In all, the resort went from eight ticket windows with eight agents, to about 50 self-serve tablets in ticketing and about 40 in rentals.
The yellow-jacketed, scan-gun toting greeters will still be the first point of contact, though. As guests arrive, these staff members will have the ability to scan QR codes on guests’ devices, or conduct a transaction right there for those who didn’t pre-purchase. The yellow jackets can encode UHF/RFID bracelets and put them on the guests. Yellow jackets will also be stationed right at the lift.
At the lift, guests pass through RFID gates before their first ride of the day. This will activate their bracelets and snap a photo of the wearer. On all subsequent lift rides, they can use the pass-through RFID gates, and lifties will keep an eye out to match the photo taken that morning with the person passing through the gate—much as the previous gate system operated.
Passholders must go through a similar process, only the photo taken at the gate on that first day serves as their season pass photo for the rest of the season. Why go this route? “Having someone take a picture at the desk when they buy their pass, or even upload a picture from home, doesn’t make any sense,” says Hession. That often produces a picture of somebody looking like a GQ model, but who looks nothing like that when showing up at the resort in helmet, goggles, and jacket.
Hession says that the old system was the source of a significant amount of fraud. Guests would use another person’s season pass by gearing up and making it tough for lifties to match photo with face. The new process won’t be perfect, but it should help reduce fraudulent season pass use, he believes.
The Human Element
It’s not just guests who need to learn the new system, but staff, too.
Most mountain resorts design their operations based on how their programs function. If the enterprise system requires a specific redemption process, that’s what the staff is trained to do. As a result, many employees’ everyday responsibilities revolve around these systems and processes. So what happens when those systems and processes are no longer, and responsibilities change?
“The biggest challenge has been to get buy-in from the people who have worked with the existing programs,” says Hession. “To get them to change has been an emotional rollercoaster. It’s been wild.”
The tasks some staff enjoyed—and gave them a sense of purpose and ownership—are going away, and it’s freaking people out, says Hession. “We’ve gone through all of this because we thought the whole time that it was the right thing to do. But what I’ve done wrong throughout this process is, I underestimated its impact on individuals.”

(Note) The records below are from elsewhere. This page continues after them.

// top_coldstorage
module top_coldstorage(
  input         clk,           
  input         rst_n,         
  output        led_fan,       
  output        led_hum,       
  input         sda_lcd_in,
  output        sda_lcd_oe,
  output        scl_lcd,
  input         rx,
  output        tx
);
  wire clk_1MHz = clk;
  wire [127:0] lcd_row1, lcd_row2;
  wire lcd_en, lcd_done;
  wire [7:0] temperature, humidity;
  wire dht_en, dht_data_ready;
  wire [7:0] chr_cmd, chr_val0, chr_val1;
  wire rx_msg_done, en_tx, tx_msg_done;
  logic_controller logic_controller_inst(
    .clk(clk_1MHz),
    .rst_n(rst_n),
    .temperature(temperature),
    .humidity(humidity),
    .dht_en(dht_en),
    .dht_data_ready(dht_data_ready),
    .chr_cmd(chr_cmd),
    .chr_val0(chr_val0),
    .chr_val1(chr_val1),
    .en_tx(en_tx),
    .rx_msg_done(rx_msg_done),
    .tx_msg_done(tx_msg_done),
    .lcd_en(lcd_en),
    .lcd_done(lcd_done),
    .lcd_row1(lcd_row1),
    .lcd_row2(lcd_row2),
    .led_fan(led_fan),
    .led_hum(led_hum)
  ...
Size: about 3200 cells after synthesis, about 520 flip-flops, roughly 9 I/O pins, about 27000 um^2 of cells after synthesis.
Settings: LEC_CHECK=0, ABC_AREA=1, CAP_MARGIN=10, CORE_MARGIN=2, CORE_UTILIZATION=72, CTS_CLUSTER_DIAMETER=41, CTS_CLUSTER_SIZE=74, PLACE_DENSITY=0.7, SETUP_SLACK_MARGIN=2.12, SLEW_MARGIN=20; clock period 8.38 ns.
run.sh (not shown) runs the stock make flow with config.mk's settings and CLKGATE_MAP_FILE=.
The baseline passed the timing, design-rule and antenna checks.
Then changed:
Settings changed: ABC_AREA 1 to not set, CAP_MARGIN 10 to 20, CTS_CLUSTER_DIAMETER 41 to 27, CTS_CLUSTER_SIZE 74 to not set, PLACE_DENSITY 0.7 to not set, SETUP_SLACK_MARGIN 2.12 to 1.09.
Clock period 8.38 ns to 3.66 ns, I/O delays scaled along.
With this change the flow finished but fails on setup timing; final area grows by about a fifth; worst setup slack gets worse by 4700 ps; total power grows to 2.8 times its value; synthesized cell count shrinks by roughly a tenth; critical path depth grows by 4; sequential share of layout area shrinks by 6.2 points; non-clock buffer count grows by 195; register-to-register slack gets worse by 4700 ps.
Then changed:
Settings changed: ABC_AREA set to 1, CORE_ASPECT_RATIO set to 0.73, CTS_CLUSTER_DIAMETER 27 to 216, GPL_ROUTABILITY_DRIVEN set to 1, GPL_TIMING_DRIVEN set to 1, PLACE_DENSITY set to 0.57, SETUP_SLACK_MARGIN 1.09 to -0.22.
Effect: The changed run finished with setup timing left. Total power came out lower by 23%. Cell area came out lower by 12%. Count of clock-buffer cells in the layout came out lower by 76. Synthesized area came out lower by 0.95%. Clock skew came out lower by 23 ps.
Then changed:
Settings changed: PLACE_DENSITY 0.57 to 0.4, SETUP_SLACK_MARGIN -0.22 to 0.95.
Clock period 3.66 ns to 3.94 ns, I/O delays scaled along.
Outcome: The changed run finished with setup timing left; utilization rose by 3.9 points; routed wire length increases by 15%; die size does not change; total power is lower by 5.9%; critical path depth goes up by 11; non-clock buffer count goes up by 45; hold slack improved by 130 ps; synthesized cell count is unchanged; cell count rises by 1.2%; flip-flop count stays the same.

## v9
Starting RTL as in the previous note.
clock: 3.68 ns
lec_check: 0
abc_area: 1
cap_margin: 20
core_aspect_ratio: 0.73
core_margin: 8
core_utilization: 48
cts_cluster_diameter: 216
gpl_routability_driven: 1
gpl_timing_driven: 1
place_density: 0.67
setup_slack_margin: -0.26
slew_margin: 20
v9 finished all stages; layout check result: FAIL, due to setup timing.
Inputs modified between v9 and v16:
- PLACE_DENSITY: 0.67 -> 0.57
- SETUP_SLACK_MARGIN: -0.26 -> 1.06
- GPL_ROUTABILITY_DRIVEN: 1 -> 0
- CORE_UTILIZATION: 48 -> 68
- CORE_MARGIN: 8 -> 2
- the clock period (ns, I/O delays scaled along): 3.68 -> 4.16
Notes after the runs:
- Of v9 and v16, just one finished clean: v16.
- v9 finished all stages; layout check result: FAIL, due to setup timing.
- Routing usage on met1 was lower in the run labelled v9.
- The final reports for v16 and v9 show register share of the cell area lower in the former.
- v16 improves on v9 in worst setup slack.
- Between v9 and v16, remaining max-slew budget at the tightest pin decreased.
- v9 vs v16, uppermost layer routed: met4 vs met5
- Going from v9 to v16, total power lower, multi-input combinational area share higher, number of buffers outside the clock class in the layout higher.
What v55 does differently from v16 at the input level:
- CTS_CLUSTER_SIZE now 27, previously not set
- CORE_UTILIZATION now 48, was 68
- SETUP_SLACK_MARGIN now 1.1, was 1.06
- CORE_MARGIN now 8, was 2
- CORE_ASPECT_RATIO now 0.52, was 0.73
- the clock period (ns, I/O delays scaled along) now 3.77, was 4.16
==> comparison <==
Across v16 and v55, a clean result was obtained everywhere but in v55. Although it ran to completion, v55 produced a layout that fails the final checks because of setup timing. Of the two values seen for layer with the highest usage after global routing, met1 was produced by v55 and met2 by v16. Of v55 and v16, it is v55 that has the higher total placed instance area. On synthesized area, v16 and v55 are basically level. Higher met3 capacity usage during global routing goes to v16 over v55. The total routed wire length on the met1 layer in v55 sits 27% above the value recorded for v16.
Input-level comparison between v25 and v55:
- GPL_ROUTABILITY_DRIVEN now 1, was 0
- PLACE_DENSITY now 0.67, was 0.57
- SETUP_SLACK_MARGIN now 1.27, was 1.1
- CTS_CLUSTER_SIZE no longer set, was 27
- CORE_ASPECT_RATIO now 0.73, was 0.52
- the clock period (ns, I/O delays scaled along) now 4.26, was 3.77
--- outcome ---
v25 finished end to end and its layout was clean on timing, DRC and antenna. Routed wire in v25 totals less than in v55. Sort v55 and v25 by power attributed to sequential cells asc -> top: v25. Diff v25..v55 | cell count after placement | negligible. v25 vs v55 — proportion of power drawn by the clock network rose 13 points. The non-clock buffer count number comes out higher for v55 vs v25. v25 vs v55 — power consumed by the clock network climbed by more than half. v25 vs v55 — post-layout period usage of the worst path dropped 9.8 points.
What v47 does differently from v25 at the input level:
- a deleted GPL_TIMING_DRIVEN that had been 1
- a deleted CORE_ASPECT_RATIO that had been 0.73
- a deleted ABC_AREA that had been 1
- a change of CORE_MARGIN from 8 to 2
- a deleted PLACE_DENSITY that had been 0.67
- a deleted GPL_ROUTABILITY_DRIVEN that had been 1
- a deleted CTS_CLUSTER_DIAMETER that had been 216
- a change of CORE_UTILIZATION from 48 to 70
- a deleted SETUP_SLACK_MARGIN that had been 1.27
- a change of the clock period (ns, I/O delays scaled along) from 4.26 to 6.72
v47: no failed stages, no open violations at the end
Higher global-route track usage on met2 was reported by v47, not v25.
A type of the worst min-delay path of in2async is what v25 shows, while reg2reg belongs to v47.
Delta (v47 minus v25): final critical delay including setup and external delays increased by 1.39 ns relative to the old numbers; proportion of cell area occupied by registers increased by 3.3 points relative to the old numbers; final setup slack of the worst path climbed 1.07 ns; wire length moved down; core utilization up 19 points.
Summary of v47 over v25: number of buffers inserted by port buffering was more or less identical, worst hold slack went up by 0.22 ns, final instance area went down by about 7%.
The inputs of v3 differ from those of v47 as listed below.
- SETUP_SLACK_MARGIN now 0.97, previously not set
- CTS_CLUSTER_DIAMETER now 219, previously not set
- the clock period (ns, I/O delays scaled along) now 3.27, was 6.72
==> results <==
v3 -> stages 100% | layout checks FAIL | setup timing
v47 was carried through to the last stage, and its layout satisfied the timing, design-rule and antenna checks.
In v3, clock insertion delay at the later pin of the skew report is higher than in v47.
Compared to v47, v3 leaves less free space in the core.
Compared with v47, v3 is the more power-hungry design.

== job 9734 ==
Starting RTL as in the previous note.
export LEC_CHECK = 0
export CAP_MARGIN = 20
export CORE_MARGIN = 2
export CORE_UTILIZATION = 72
export CTS_CLUSTER_DIAMETER = 26
export CTS_CLUSTER_SIZE = 44
export PLACE_DENSITY = 0.35
export SETUP_SLACK_MARGIN = 1.09
export SLEW_MARGIN = 40
create_clock -name core_clock -period 4.21 [get_ports {clk}]
Job 9734 -> stages 100% | layout checks FAIL | setup timing
What job 6328 does differently from job 9734 at the input level:
- a change of CORE_UTILIZATION from 72 to 70
- a change of SLEW_MARGIN from 40 to 20
- a deleted CTS_CLUSTER_SIZE that had been 44
- a deleted CTS_CLUSTER_DIAMETER that had been 26
- a deleted PLACE_DENSITY that had been 0.35
- a change of the clock period (ns, I/O delays scaled along) from 4.21 to 4.44
Findings:
Summary of job 9734 and job 6328: one run falls short of a clean finish, namely job 9734.
[job 6328] logic gate share of total power rose 0.8 points relative to job 9734
Job 6328 ended up with a lower final design instance area without fill than job 9734 did.
Relative to job 9734, clock latency reported for the late side of the worst-skew pair has decreased by 60 ps in job 6328.
[compare] base=job 9734 new=job 6328: part of the total power dissipated in the clock network down 17 points, share of the cycle needed by the critical path after routing down 12 points.
Count of plain and timing-repair buffers in the layout, job 9734 and job 6328: lower on job 6328
Input-level comparison between job 2437 and job 6328:
- SETUP_SLACK_MARGIN no longer set, was 1.09
- CORE_UTILIZATION now 40, was 70
- the clock period (ns, I/O delays scaled along) now 10.0, was 4.44
==> results <==
Delta (job 2437 minus job 6328): instance area at placement now larger; post-layout instance count excluding filler cells saw an increase. Against job 6328 as the reference, job 2437 delivers a higher critical path data arrival time. In job 2437, the non-clock buffer count came out 75 below the value in job 6328. Of job 2437 and job 6328, it is job 2437 that has the lower final design utilization. Job 6328 → job 2437: setup slack has increased, ratio of routed vias to standard cells has decreased, post-detailed-routing wire length has decreased, overall power has decreased.
Modified inputs, job 663 compared to job 2437
- swapping 10.0 for 5.41 in the clock period (ns, I/O delays scaled along)
[summary]
in -> async as the classification of the worst-slack hold path was reported by job 663, and reg -> reg by job 2437. Per the comparison of job 663 with job 2437, cell area roughly the same; final setup skew lower. Signal arrival time at the worst endpoint ended up 250 ps lower on job 663 than on job 2437. Looking at routed wire length, job 663 sits about 0.34% lower than job 2437 does.

Setup of lagoon:
Starting RTL as in the previous note.
Settings: LEC_CHECK=0, ABC_AREA=1, CAP_MARGIN=20, CELL_PAD_IN_SITES_GLOBAL_PLACEMENT=1, CORE_MARGIN=9, CORE_UTILIZATION=40, CTS_CLUSTER_DIAMETER=190, GPL_TIMING_DRIVEN=0, SLEW_MARGIN=5, TNS_END_PERCENT=65; clock period 3.25 ns.
The flow for lagoon finished, though final verification flagged setup timing.
Input changes introduced in willow (baseline for comparison: lagoon):
Settings: a deleted GPL_TIMING_DRIVEN that had been 0; a change of CORE_UTILIZATION from 40 to 24; a change of CORE_MARGIN from 9 to 2; a deleted TNS_END_PERCENT that had been 65; a deleted CTS_CLUSTER_DIAMETER that had been 190; a deleted CELL_PAD_IN_SITES_GLOBAL_PLACEMENT that had been 1; a deleted ABC_AREA that had been 1; a change of SLEW_MARGIN from 5 to 20; a change of the clock period (ns, I/O delays scaled along) from 3.25 to 11.1.
## What came out
willow reached the end of the flow, and the finished layout is clean on the timing, design-rule and antenna checks.
[lagoon] flow finished | final checks: failed | reasons: setup timing
The run showing the greater area share of and-or/or-and cells after synthesis is willow.
Worst-skew pair later-pin latency: willow vs lagoon, no meaningful difference
Re post-synth tally of flip-flops with integrated enable: no difference whatsoever between lagoon and willow.
--- input diff willow..tundra ---
Settings: PLACE_DENSITY now 0.65, previously not set; SETUP_SLACK_MARGIN now 1.25, previously not set; CORE_UTILIZATION now 72, was 24; the clock period (ns, I/O delays scaled along) now 6.76, was 11.1.
Looking only at power dissipated in the clock network, and setting everything else aside, the lower value of willow and tundra goes to willow.
tundra vs willow: number of buffers inserted during clock tree synthesis down by a little under 10%
Power: tundra vs willow up about 50%
Cmp willow and tundra / weighted congestion at the end of routability-driven global placement / lower: willow
Placed cell count (lower): tundra
The via count reported for tundra is higher than the one for willow.
Compared to willow, the router laid down more metal wire for tundra.
When the final numbers for willow and tundra were put side by side, the switching power of the nets turned out to be smaller in willow.
## Diff of input files: ember against tundra
Settings: PLACE_DENSITY: 0.65 -> 0.64; SETUP_SLACK_MARGIN: 1.25 -> -0.22; ABC_AREA: unset -> 1; the clock period (ns, I/O delays scaled along): 6.76 -> 3.0.
==> results <==
Arrival time of data at the critical path endpoint: ember vs tundra down 0.66 ns. Taking tundra as the reference, in ember total power consumption of the routed design moved up, fmax increased about 17%. When ember is set beside tundra, its yosys stat chip area turns out to be 260 um2 smaller. Compared with tundra, in ember number of antenna violations at the first check in global routing shows an increase of 4, worst hold slack shows a reduction of 0.015 ns. [ember] fraction of the cycle the final worst path needs rose 71 points relative to tundra. ember finished every stage; the final checks, however, were not passed, the failures being setup timing.
## Diff of input files: pepper against ember
Settings: removing SETUP_SLACK_MARGIN (formerly -0.22); removing PLACE_DENSITY (formerly 0.64); changing CORE_UTILIZATION from 72 to 70; setting CTS_CLUSTER_SIZE to 74 for the first time; changing the clock period (ns, I/O delays scaled along) from 3.0 to 6.38.
Notes after the runs:
Taking ember as the reference, in pepper post-layout utilization of the core decreased by 9.1 points relative to the old numbers, via count fell 3,158, sum of routed wire length over all layers shrank by about 23%.
Delta(clock period minus final worst setup slack, pepper - ember) > 0
The flow did not stop early for pepper: all stages ran, and the layout cleared the timing, design-rule and antenna checks.
Changes in indigo relative to pepper:
Settings: SETUP_SLACK_MARGIN now 2.12, previously not set; CAP_MARGIN now 10, was 20; the clock period (ns, I/O delays scaled along) now 8.38, was 6.38.
### Flow results
- Looking at indigo and pepper, the fraction of area in multi-input gates is a wash.
- indigo drops fewer vias than pepper.
- Comparing pepper against indigo, there is no change at all in area fraction in full adders, half adders and majority gates.
- Total stage count of the critical path is higher on pepper
- Fraction of power consumed by sequential logic for indigo: 1.0 points up relative to pepper
No activity file was given, so power comes from the tool's default toggle rates.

The move to SnowCloud affects all departments that have anything to do with resort operations. The team at Mountain Creek is ensuring staffers are thoroughly trained on the new processes, and how their responsibilities are changing as a result. Hession reports that after some bumps, the team is now stronger and fully bought in.
Training also extends to guests, too. The landing page of the resort’s website will have a video with a resort marketing person explaining the new process. And staff will be ready to answer any questions guests have on-resort.
If successful, what can a program like SnowCloud do for the industry? Hession plans to see what it does at Mountain Creek, as well as at Big Snow at American Dream, the indoor ski area that SNOW Operating is opening come spring, before considering its larger effect.
Version one will be fully implemented this winter, and version two is already in the works. Hession says v.2 will have more functions, including a management dashboard, and it will work through an app.
“People tell me I’m crazy for doing this,” Hession says. “I tell them you’re crazy for not doing it.”